● **Saved entries**:
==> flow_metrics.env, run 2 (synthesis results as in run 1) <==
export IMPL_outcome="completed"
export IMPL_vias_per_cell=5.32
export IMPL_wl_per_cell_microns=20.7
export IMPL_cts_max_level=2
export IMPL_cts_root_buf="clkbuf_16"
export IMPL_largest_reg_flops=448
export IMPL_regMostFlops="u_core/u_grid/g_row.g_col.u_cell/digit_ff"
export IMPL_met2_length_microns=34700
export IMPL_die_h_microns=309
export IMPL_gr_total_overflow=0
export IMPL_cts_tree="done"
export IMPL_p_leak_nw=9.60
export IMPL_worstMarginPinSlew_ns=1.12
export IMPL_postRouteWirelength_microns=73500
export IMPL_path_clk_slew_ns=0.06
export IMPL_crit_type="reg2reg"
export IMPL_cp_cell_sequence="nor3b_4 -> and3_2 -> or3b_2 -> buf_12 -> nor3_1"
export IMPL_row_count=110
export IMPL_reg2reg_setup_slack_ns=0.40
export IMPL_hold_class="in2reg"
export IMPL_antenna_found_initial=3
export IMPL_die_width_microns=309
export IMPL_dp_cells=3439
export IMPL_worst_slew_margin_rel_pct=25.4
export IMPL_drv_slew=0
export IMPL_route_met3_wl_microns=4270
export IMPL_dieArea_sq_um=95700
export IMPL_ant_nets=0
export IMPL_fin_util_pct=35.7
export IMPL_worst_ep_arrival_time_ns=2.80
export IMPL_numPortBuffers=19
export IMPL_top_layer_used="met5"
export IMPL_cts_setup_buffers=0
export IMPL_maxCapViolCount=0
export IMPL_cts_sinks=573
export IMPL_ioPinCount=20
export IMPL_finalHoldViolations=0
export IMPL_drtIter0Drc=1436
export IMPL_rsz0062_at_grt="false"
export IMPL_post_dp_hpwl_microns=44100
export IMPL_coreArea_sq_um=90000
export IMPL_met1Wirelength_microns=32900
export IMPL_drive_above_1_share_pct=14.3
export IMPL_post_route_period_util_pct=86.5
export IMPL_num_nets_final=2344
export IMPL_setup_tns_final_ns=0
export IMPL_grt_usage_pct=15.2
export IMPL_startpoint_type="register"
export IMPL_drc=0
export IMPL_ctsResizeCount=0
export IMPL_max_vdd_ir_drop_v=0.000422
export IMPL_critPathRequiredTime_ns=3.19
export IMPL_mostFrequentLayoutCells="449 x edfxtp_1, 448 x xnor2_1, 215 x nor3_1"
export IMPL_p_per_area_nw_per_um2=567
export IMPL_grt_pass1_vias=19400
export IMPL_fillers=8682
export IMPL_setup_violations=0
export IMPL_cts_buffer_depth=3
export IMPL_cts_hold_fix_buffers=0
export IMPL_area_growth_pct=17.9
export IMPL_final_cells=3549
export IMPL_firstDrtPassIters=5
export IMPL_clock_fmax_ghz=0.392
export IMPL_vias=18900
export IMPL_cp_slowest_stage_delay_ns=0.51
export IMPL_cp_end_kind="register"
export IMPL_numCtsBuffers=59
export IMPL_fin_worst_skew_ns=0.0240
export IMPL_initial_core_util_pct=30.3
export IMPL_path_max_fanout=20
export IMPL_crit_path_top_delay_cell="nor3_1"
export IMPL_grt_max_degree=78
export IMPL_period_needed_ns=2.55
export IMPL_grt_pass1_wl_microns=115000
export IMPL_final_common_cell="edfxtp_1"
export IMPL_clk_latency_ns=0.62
**config.mk**
```make
export PLATFORM = sky130hd
export DESIGN_NAME = ptd_ctrl
export DESIGN_NICKNAME = d
export VERILOG_FILES = /design/src/rtl/ptd_pkg.sv /design/src/rtl/ptd_ctrl.sv
export SDC_FILE = /design/constraint.sdc
export NUM_CORES = 1
export LEC_CHECK = 0
export BUFFER_PORTS_ARGS = -buffer_cell sky130_fd_sc_hd__buf_4
export CAP_MARGIN = 20
export CORE_MARGIN = 4
export CORE_UTILIZATION = 49
export CTS_CLUSTER_DIAMETER = 200
export DETAILED_ROUTE_END_ITERATION = 6
export PLACE_DENSITY = 0.89
export SYNTH_ARGS = -nofsm -noshare
export SYNTH_HDL_FRONTEND = slang
export SYNTH_SLANG_ARGS = --single-unit
```
**constraint.sdc**
```tcl
create_clock -name clk -period 4 [get_ports clk]
set_clock_uncertainty 0.05 [all_clocks]
set_input_delay 0.8 -clock clk [delete_from_list [all_inputs] [get_ports clk]]
set_output_delay 0.8 -clock clk [all_outputs]
set_load 0.03 [all_outputs]
```
File: config.mk
export PLATFORM = sky130hd
export DESIGN_NAME = base64_stream_encoder
export DESIGN_NICKNAME = d
export VERILOG_FILES = /design/src/rtl/core/b64se_pkg.sv /design/src/rtl/core/b64se_pack.sv /design/src/rtl/core/b64se_emit.sv /design/src/rtl/core/base64_stream_encoder.sv
export SDC_FILE = /design/constraint.sdc
export NUM_CORES = 1
export LEC_CHECK = 0
export BUFFER_PORTS_ARGS = -buffer_cell sky130_fd_sc_hd__buf_2
export CAP_MARGIN = 20
export CORE_UTILIZATION = 55
export CTS_BUF_LIST = sky130_fd_sc_hd__clkbuf_4
export DETAILED_ROUTE_END_ITERATION = 6
export PLACE_DENSITY = 0.77
export SYNTH_ARGS = -nofsm -noshare
export SYNTH_HDL_FRONTEND = slang
export SYNTH_SLANG_ARGS = --single-unit
File: constraint.sdc
create_clock -name clock -period 4.7 [get_ports clock]
set_input_delay 0.47 -clock clock [delete_from_list [all_inputs] [get_ports clock]]
set_output_delay 0.47 -clock clock [all_outputs]
set_load 0.01 [all_outputs]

● **EXERCISE GOAL**: The answer should hold only the lines from the start of the records above through the line containing "export IMPL_worstMarginPinSlew_ns=1.12", each set down exactly.

● **REPLY**:
==> flow_metrics.env, run 2 (synthesis results as in run 1) <==
export IMPL_outcome="completed"
export IMPL_vias_per_cell=5.32
export IMPL_wl_per_cell_microns=20.7
export IMPL_cts_max_level=2
export IMPL_cts_root_buf="clkbuf_16"
export IMPL_largest_reg_flops=448
export IMPL_regMostFlops="u_core/u_grid/g_row.g_col.u_cell/digit_ff"
export IMPL_met2_length_microns=34700
export IMPL_die_h_microns=309
export IMPL_gr_total_overflow=0
export IMPL_cts_tree="done"
export IMPL_p_leak_nw=9.60
export IMPL_worstMarginPinSlew_ns=1.12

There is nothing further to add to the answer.